Written by award-winning author and poet Luis Alberto Urrea, this slim graphic novel does not take full advantage of the form, but tells a story that is quiet, energetic and magical.
Mr. Mendoza is the senior citizen of the village. He is also its resident tag artist, and is respected as such by most of the locals. His tags are biting social satire on the locals, and he spares no one his  brush's venom.
The story is related to the readers by two young boys that are rapturously observing Mr.

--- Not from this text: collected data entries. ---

==> src/rtl/rtype_exec_unit_if.sv <==
// rtype_exec_unit_if: issue/result handshake bundle between the core and the R-type execute unit
interface rtype_exec_unit_if #(
    parameter int DATA_W  = 32,
    parameter int SHAMT_W = 5
);
    logic               in_valid;
    logic               in_ready;
    logic [5:0]         funct;
    logic [SHAMT_W-1:0] shamt;
    logic [DATA_W-1:0]  a;
    logic [DATA_W-1:0]  b;
    logic               out_valid;
    logic               out_ready;
    logic [DATA_W-1:0]  result;
    logic               wr_en;
    logic               special_jump;
    logic               illegal;
    logic [DATA_W-1:0]  hi;
    logic [DATA_W-1:0]  lo;
    modport master (
        output in_valid, funct, shamt, a, b, out_ready,
        input  in_ready, out_valid, result, wr_en, special_jump, illegal, hi, lo
    );
    modport slave (
        input  in_valid, funct, shamt, a, b, out_ready,
        output in_ready, out_valid, result, wr_en, special_jump, illegal, hi, lo
    );
endinterface

==> src/rtl/rtype_exec_unit.sv <==
// rtype_exec_unit: multicycle R-type execute with HI/LO and iterative shift-add multiplier
module rtype_exec_unit #(
    parameter int DATA_W   = 32,
    parameter int SHAMT_W  = 5,
    parameter int MUL_STEP = 1
) (
    input logic               clk,
    input logic               rst,
    rtype_exec_unit_if.slave  bus
);
    localparam int N  = DATA_W / MUL_STEP;
    localparam int CW = $clog2(N) + 1;
    typedef enum logic [1:0] {IDLE, MUL, FIX, DONE} state_t;
    state_t state, state_nx;
    logic [5:0]          f;
    logic [SHAMT_W-1:0]  sh_r, s;
    logic [DATA_W-1:0]   a_r, b_r, hi_r, lo_r, mplier, mag_a, mag_b, res;
    logic [2*DATA_W-1:0] prod, mcand, step;
    logic [CW-1:0]       cnt;
    logic                neg, accept, sgn, mul_in, last, done, we, jmp, ill;
    assign accept = bus.in_valid && state == IDLE;
    assign mul_in = bus.funct[5:1] == 5'b01100;
    assign sgn    = bus.funct == 6'b011000;
    assign mag_a  = (sgn && bus.a[DATA_W-1]) ? -bus.a : bus.a;
    assign mag_b  = (sgn && bus.b[DATA_W-1]) ? -bus.b : bus.b;
    assign last   = cnt == CW'(N - 1);
    assign done   = state == DONE;
    assign s      = f[2] ? a_r[SHAMT_W-1:0] : sh_r;
    always_comb begin
        state_nx = (state == IDLE) ? (accept ? (mul_in ? MUL : DONE) : IDLE) :
                   (state == MUL)  ? (last ? FIX : MUL) :
                   (state == FIX)  ? DONE :
                   (bus.out_ready ? IDLE : DONE);
    end
    always_comb begin
        step = prod;
        for (int i = 0; i < MUL_STEP; i++) step = mplier[i] ? step + (mcand << i) : step;
    end
    always_ff @(posedge clk) begin
        if (rst) begin
            state  <= IDLE;
            f      <= '0;
            sh_r   <= '0;
            a_r    <= '0;
            b_r    <= '0;
            hi_r   <= '0;
            lo_r   <= '0;
            prod   <= '0;
            mcand  <= '0;
            mplier <= '0;
            cnt    <= '0;
            neg    <= 1'b0;
        end else begin
            state <= state_nx;
            if (accept) begin
                f      <= bus.funct;
                sh_r   <= bus.shamt;
                a_r    <= bus.a;
                b_r    <= bus.b;
                mcand  <= {{DATA_W{1'b0}}, mag_a};
                mplier <= mag_b;
                prod   <= '0;
                cnt    <= '0;
                neg    <= sgn && (bus.a[DATA_W-1] ^ bus.b[DATA_W-1]);
                if (bus.funct == 6'b010001) hi_r <= bus.a;
                if (bus.funct == 6'b010011) lo_r <= bus.a;
            end
            if (state == MUL) begin
                prod   <= step;
                mcand  <= mcand << MUL_STEP;
                mplier <= mplier >> MUL_STEP;
                cnt    <= cnt + 1'b1;
            end
            if (state == FIX) {hi_r, lo_r} <= neg ? -prod : prod;
        end
    end
    always_comb begin
        res = '0;
        we  = 1'b0;
        jmp = 1'b0;
        ill = 1'b0;
        case (f)
            6'b100001: begin res = a_r + b_r; we = 1'b1; end
            6'b100011: begin res = a_r - b_r; we = 1'b1; end
            6'b100100: begin res = a_r & b_r; we = 1'b1; end
            6'b100101: begin res = a_r | b_r; we = 1'b1; end
            6'b100110: begin res = a_r ^ b_r; we = 1'b1; end
            6'b100111: begin res = ~(a_r | b_r); we = 1'b1; end
            6'b101010: begin res = {{(DATA_W-1){1'b0}}, $signed(a_r) < $signed(b_r)}; we = 1'b1; end
            6'b101011: begin res = {{(DATA_W-1){1'b0}}, a_r < b_r}; we = 1'b1; end
            6'b000000, 6'b000100: begin res = b_r << s; we = 1'b1; end
            6'b000010, 6'b000110: begin res = b_r >> s; we = 1'b1; end
            6'b000011, 6'b000111: begin res = $signed(b_r) >>> s; we = 1'b1; end
            6'b001011: begin res = a_r; we = |b_r; end
            6'b001010: begin res = a_r; we = ~|b_r; end
            6'b001000, 6'b001001: begin res = a_r; jmp = 1'b1; end
            6'b010000: begin res = hi_r; we = 1'b1; end
            6'b010010: begin res = lo_r; we = 1'b1; end
            6'b010001, 6'b010011, 6'b011000, 6'b011001: ;
            default: ill = 1'b1;
        endcase
    end
    assign bus.in_ready     = state == IDLE;
    assign bus.out_valid    = done;
    assign bus.result       = done ? res : '0;
    assign bus.wr_en        = done && we;
    assign bus.special_jump = done && jmp;
    assign bus.illegal      = done && ill;
    assign bus.hi           = hi_r;
    assign bus.lo           = lo_r;
endmodule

Mendoza's  efforts as they discover the possibilities of life.
Luis Urrea is the author of The Hummingbird's Daughter, Into the Beautiful North (the one I'm currently reading), and The Devil's Highway.
I first became aware of Sr. Urrea's work through my man Shawn Phillips. Here's Shawn's song based on the latter Urrea book.
This performance is from St. Cloud, MN, July 30, 2009.



Wow.
Shawn also played guitar on the audio book version of The Hummingbird's Daughter, which I have yet to add to my Shawn archive.
The deep color scratchboard art of Christopher Cardinale works fluidly with the text.
In the last few days, I've talked a bit about the possibilities of comics working as an adaptation medium.  I have more of a caution about people who are versed in other disciplines trying their hand at comics. Some of these, like the comics work of rock musician Dave Stevens or that of actor Nicholas Cage, are well-intentioned but mediocre in their execution.
In this case, Urrea has embraced the possibilities of the form, albeit a mite tentatively. There's an excessive reliance on large panels, but the text and the image support one another with minimal redundancy.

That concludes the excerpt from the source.